I am deeply offended by this comment, first because my father who is alive and well at the age of 96, was a nuclear researcher, who despite his came into contact with radioactive substances from time to time. Aside from that, and this is what makes Joe’s argument hysterical in my book, I myself have been contaminated by radioactive substances on a number of occasions been “contaminated” by radioactive substances in the course of medical tests. Of course the contamination was by “trace” amounts of substances which quickly left the body. But the French nuclear worker exposures also involved “trace amounts” or radioactive materials .
Joe makes a mountain out of a mole hill, by using these insignificant exposures to justify his opposition to nuclear power. This is a fundamentally irrational argument. And Joe is completely inconsistent, because he is not concerned about low level radiation from non-nuclear sources.

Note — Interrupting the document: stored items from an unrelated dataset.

$ cat src/verilog/sha512_config.svh
`ifndef SHA512_CONFIG_SVH
`define SHA512_CONFIG_SVH

// thread count and the width of a thread number
`define N_THREADS 4
`define THREAD_MSB 1

// 256 message words of 8 bytes
`define MEM_ADDR_MSB 7

// record byte count, up to 255
`define PROCB_CNT_MSB 7

// running byte total of one computation
`define PROCB_TOTAL_MSB 15

`define BLK_BYTES 128

`endif
$ cat src/verilog/blk_types_pkg.sv
`include "sha512_config.svh"

package blk_types_pkg;

	// procb record as written by the host
	typedef struct packed {
		logic [`THREAD_MSB:0] thread_num;
		logic [`MEM_ADDR_MSB+3:0] addr;
		logic [`PROCB_CNT_MSB:0] cnt;
		logic fin;
		logic stop;
		logic new_comp;
	} procb_rec_t;

	// one word-aligned read from part one
	typedef struct packed {
		logic [`THREAD_MSB:0] thread_num;
		logic [`MEM_ADDR_MSB+3:0] addr;
		logic [3:0] len;
		logic [`PROCB_CNT_MSB:0] bytes_left_prev;
		logic bytes_end;
		logic fin;
		logic stop;
		logic blk_start;
		logic new_comp;
	} split_rec_t;

	typedef struct packed {
		logic [`PROCB_TOTAL_MSB:0] total;
		logic padded0x80;
		logic comp_active;
	} saved_state_t;

	typedef enum logic {
		BLK_OP_CONT,
		BLK_OP_END_COMP
	} blk_op_e;

	typedef enum logic [2:0] {
		PROCB,
		PAD_0x80,
		PAD0,
		TOTAL1,
		TOTAL2
	} blk_state_e;

endpackage

$ cat src/verilog/procb_split.sv
`timescale 1ns/10ps
`include "sha512_config.svh"

module procb_split (
	input logic CLK,
	input logic rst,
	input logic rec_wr_en,
	input blk_types_pkg::procb_rec_t rec,
	input logic full,
	output logic busy,
	output logic split_valid,
	output blk_types_pkg::split_rec_t split
);
	import blk_types_pkg::*;

	logic active;
	logic first;
	// address and count advance as reads go out
	procb_rec_t cur;
	logic [3:0] to_bnd;
	logic [3:0] rd_len;
	logic last;

	assign to_bnd = 4'd8 - {1'b0, cur.addr[2:0]};
	assign last = cur.cnt <= {{(`PROCB_CNT_MSB - 3){1'b0}}, to_bnd};
	assign rd_len = last ? cur.cnt[3:0] : to_bnd;

	// also high while create_blk sweeps or pads
	assign busy = active | full;
	assign split_valid = active;

	assign split.thread_num = cur.thread_num;
	assign split.addr = cur.addr;
	assign split.len = rd_len;
	assign split.bytes_left_prev = cur.cnt;
	assign split.bytes_end = last;
	assign split.fin = cur.fin;
	assign split.stop = cur.stop;
	assign split.blk_start = first;
	assign split.new_comp = cur.new_comp;

	always_ff @(posedge CLK) begin
		if (rst) begin
			active <= 1'b0;
			first <= 1'b0;
		end else if (rec_wr_en && !busy) begin
			active <= 1'b1;
			first <= 1'b1;
			cur <= rec;
		end else if (active && !full) begin
			cur.addr <= cur.addr + rd_len;
			cur.cnt <= cur.cnt - rd_len;
			first <= 1'b0;
			if (last)
				active <= 1'b0;
		end
	end

	a_word_bound: assert property (@(posedge CLK) disable iff (rst)
		split_valid |-> (split.len <= 4'd8) && ({1'b0, split.addr[2:0]} + split.len <= 4'd8));

endmodule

He has claimed that low level radiation from non-nuclear sources is some how different from radiation from reactors without specifying the differences. He ignores the fact that radioactive tracer isotopes, used in medical tests are nuclear fission products produced in reactors, even though it is reasonable to assume that he knows this.
One is thus left with the following options when evaluating Joe’s arguments. Either he is being deliberately manipulative if forming his argument, or he suffers from some mental aberration which overrides his capacity for rational thought about the information at hand.
Joe says he worries about the health of nuclear workers despite their longer than average life span. The Connecticut Labor Commissioner lists dozens of occupations deemed to be at high risk or safety sensitive. http://www.ctdol.state.ct.us/wgwkstnd/highrisk.htm
Nuclear workers are not found on the Labor Commissioners list. British researcher Mark Little, of the Imperial College in London, has found that even among nuclear workers with the highest exposure to radioactive materials that the risk opf adverse health consequences are still low.
http://www.thecheers.org/ news/ Health/ news_1807_Nuclear-reactor-workers-at-dramatically-higher-risk-of-cancer.html
There is very strong empirical evidence that the health advantages of being a nuclear worker far out weigh what ever disadvantages radiation exposures impose.
I believe that Joe to be both a highly intelligent man and a well informed man, who is capable of logical thinking. Thus when he makes such irrational statements, and maintains them, even though he is aware of strong evidence to the contrary, I can only conclude that this is evidence of a thought pathology.